8.2 Aspirin hasil sintesis dapat dimurnikan dengan cara rekristalisasi dengan air
panas yang kemudian didinginkan hingga terbentuk kristal, diperoleh hasil
pemurnian 1,91 gram dan diperoleh hasil rendemen sebesar 106,11% lebih
besar dari 100% dapat dikatakan bahwa aspirin yang dihasilkan tidak murni,
karena rekristalisasi berlangsung tidak sempurna disebabkan tidak adanya
proses penyaringan sehingga pengotor masih ada.
8.3 Pada uji FeCl3 tabung 1 = FeCl3 + asam salisilat menghasilkan warna ungu
pekat menunjukan adanya asam salisilat pada sampel, tabung 2 = my aspirin +
FeCl3 menghasilkan warna ungu pekat seharusnya berwarna kuning hal ini
disebabkan karena penimbangan yang tidak tepat sehingga masih ada asam
salisilat yang bereaksi dengan FeCl3, tabung 3 = aspirin komersial + FeCl3
menghasilkan warna coklat (Aspirin sudah murni).
8.4 Lebar trayek asam salisilat 2⁰C dan aspirin sintesis 1⁰C menunjukkan bahwa
aspirin yang dihasilkan murni.
8.5 Kadar aspirin dalam tablet komersial dapat ditentukan dengan titrasi asam basa,
menghasilkan molaritas sebesar 0,0582 M dengan kadar aspirin yang dihasilkan
sebesar 0,5238 gram sudah memenuhi standar FDA karena melebihi 5 grains
atau sebesar 0,324 gram.
DAFTAR PUSTAKA
Baysinger, G. 2004. Handbook of Chemistry and Physics 85th ed.
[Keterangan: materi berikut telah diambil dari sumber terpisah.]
File: src/rtl/core/palette_sprite_remap_blit_core_assert.svh
// ----------------------------------------------------------------------------
// Assertion macros for palette_sprite_remap_blit_core
// Concurrent assertion wrappers, compiled out when ASSERT_OFF is defined.
// ----------------------------------------------------------------------------
`ifndef PALETTE_SPRITE_REMAP_BLIT_CORE_ASSERT_SVH
`define PALETTE_SPRITE_REMAP_BLIT_CORE_ASSERT_SVH

`ifndef ASSERT_OFF
`define PSRB_ASSERT(lbl, clk, rst_n, prop, msg) \
    lbl: assert property (@(posedge clk) disable iff (!rst_n) prop) else $error(msg);
`define PSRB_ASSERT_ALWAYS(lbl, clk, prop, msg) \
    lbl: assert property (@(posedge clk) prop) else $error(msg);
`else
`define PSRB_ASSERT(lbl, clk, rst_n, prop, msg)
`define PSRB_ASSERT_ALWAYS(lbl, clk, prop, msg)
`endif

`endif

File: src/rtl/core/psrb_pkg.sv
// ----------------------------------------------------------------------------
// psrb_pkg
// Shared types, constants and the shade ROM of the sprite blit core.
// ----------------------------------------------------------------------------
package psrb_pkg;

    localparam int TARGET_WIDTH_DEF  = 76;
    localparam int TARGET_HEIGHT_DEF = 96;
    localparam int REMAP_FIRST_DEF   = 192;
    localparam int QUEUE_DEPTH       = 4;

    localparam int ADDR_W  = 13;
    localparam int COORD_W = 8;
    localparam int COL_W   = 9;
    localparam int ROW_W   = 8;

    localparam logic KIND_PALETTE = 1'b0;
    localparam logic KIND_PIXEL   = 1'b1;

    localparam logic [2:0] REG_OFFSET_X     = 3'd0;
    localparam logic [2:0] REG_OFFSET_Y     = 3'd1;
    localparam logic [2:0] REG_FRAME_WIDTH  = 3'd2;
    localparam logic [2:0] REG_FRAME_HEIGHT = 3'd3;
    localparam logic [2:0] REG_OWNER        = 3'd4;

    localparam logic [1:0] OWNER_RED  = 2'd0;
    localparam logic [1:0] OWNER_BLUE = 2'd1;
    localparam logic [1:0] OWNER_GREY = 2'd2;

    typedef struct packed {
        logic                is_write;
        logic [7:0]          index;
        logic [23:0]         rgb;
        logic [COORD_W-1:0]  tx;
        logic [COORD_W-1:0]  ty;
        logic                last;
    } psrb_cmd_t;

    typedef struct packed {
        logic      valid;
        logic      full;
        psrb_cmd_t head;
    } psrb_q_status_t;

    // floor(255 * min(1, c * (0.60 + k/32))), rows by coefficient
    localparam logic [7:0] SHADE_ROM [0:5][0:15] = '{
        '{8'd153, 8'd160, 8'd168, 8'd176, 8'd184, 8'd192, 8'd200, 8'd208,
          8'd216, 8'd224, 8'd232, 8'd240, 8'd248, 8'd255, 8'd255, 8'd255},
        '{8'd18, 8'd19, 8'd20, 8'd21, 8'd22, 8'd23, 8'd24, 8'd25,
          8'd26, 8'd26, 8'd27, 8'd28, 8'd29, 8'd30, 8'd31, 8'd32},
        '{8'd12, 8'd12, 8'd13, 8'd14, 8'd14, 8'd15, 8'd16, 8'd16,
          8'd17, 8'd17, 8'd18, 8'd19, 8'd19, 8'd20, 8'd21, 8'd21},
        '{8'd27, 8'd28, 8'd30, 8'd31, 8'd33, 8'd34, 8'd36, 8'd37,
          8'd39, 8'd40, 8'd41, 8'd43, 8'd44, 8'd46, 8'd47, 8'd49},
        '{8'd84, 8'd88, 8'd92, 8'd97, 8'd101, 8'd106, 8'd110, 8'd114,
          8'd119, 8'd123, 8'd127, 8'd132, 8'd136, 8'd141, 8'd145, 8'd149},
        '{8'd130, 8'd136, 8'd143, 8'd150, 8'd157, 8'd163, 8'd170, 8'd177,
          8'd184, 8'd191, 8'd197, 8'd204, 8'd211, 8'd218, 8'd224, 8'd231}
    };

    function automatic logic [23:0] shade_rgb(input logic [1:0] owner,
                                              input logic [3:0] k);
        logic [23:0] res;
        case (owner)
            OWNER_RED: begin
                res = {SHADE_ROM[0][k], SHADE_ROM[1][k], SHADE_ROM[2][k]};
            end
            OWNER_BLUE: begin
                res = {SHADE_ROM[3][k], SHADE_ROM[4][k], SHADE_ROM[0][k]};
            end
            default: begin
                res = {SHADE_ROM[5][k], SHADE_ROM[5][k], SHADE_ROM[5][k]};
            end
        endcase
        return res;
    endfunction

endpackage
New York: CRC.
Dedi, I. 2014. Experiment Of Organic Chemisthry. Jakarta: UIN Syarif Hidayatullah
P. IPAFITK Press.
Departemen Kesehatan RI. 1979. Farmakope Indonesia Edisi Ketiga. Jakarta:
Kementrian Kesehatan RI.
Federsen, S, and A Myers. 2011. Understanding The Principals of Organic Chemistry.
USA: Cengage Learning.
Groggin, P H. 1985. Unit Process in Organic Chemistry 5th ed. Kogakusha: Mc Graw-
Hill Book Company.
Keenan, W. 1979. Kimia Untuk Universitas. Jakarta: Erlangga.
Maulin, Z. 2001. Crytalization 4 ed. Oxford: Butterworth Heinemann.
Rositawati, A T. 2013. "Rekristalisasi Garam Rakyat Dari Daerah Demak Untuk
Mencapai SNI Garam Industri." Jurnal Teknologi Kimia dan Industri 217-225.
Setyopratomo, P, and dkk. 2003. Studi Eksperimental Pemurnian Garam NaCl dengan
Cara Rekristalisasi. Surabaya: Universitas Surabaya.
Sjahrul, M. 2010. Dasar-Dasar Kimia Anorganik. Makassar: PT Umitoha Ukhuwa
Grafika.
Sukmariah. 1990. Kimia Kedokteran Edisi 2. Jakarta: Binarupa Aksara.
Syukri. 2007. Kimia Dasar 2. Bandung: ITB.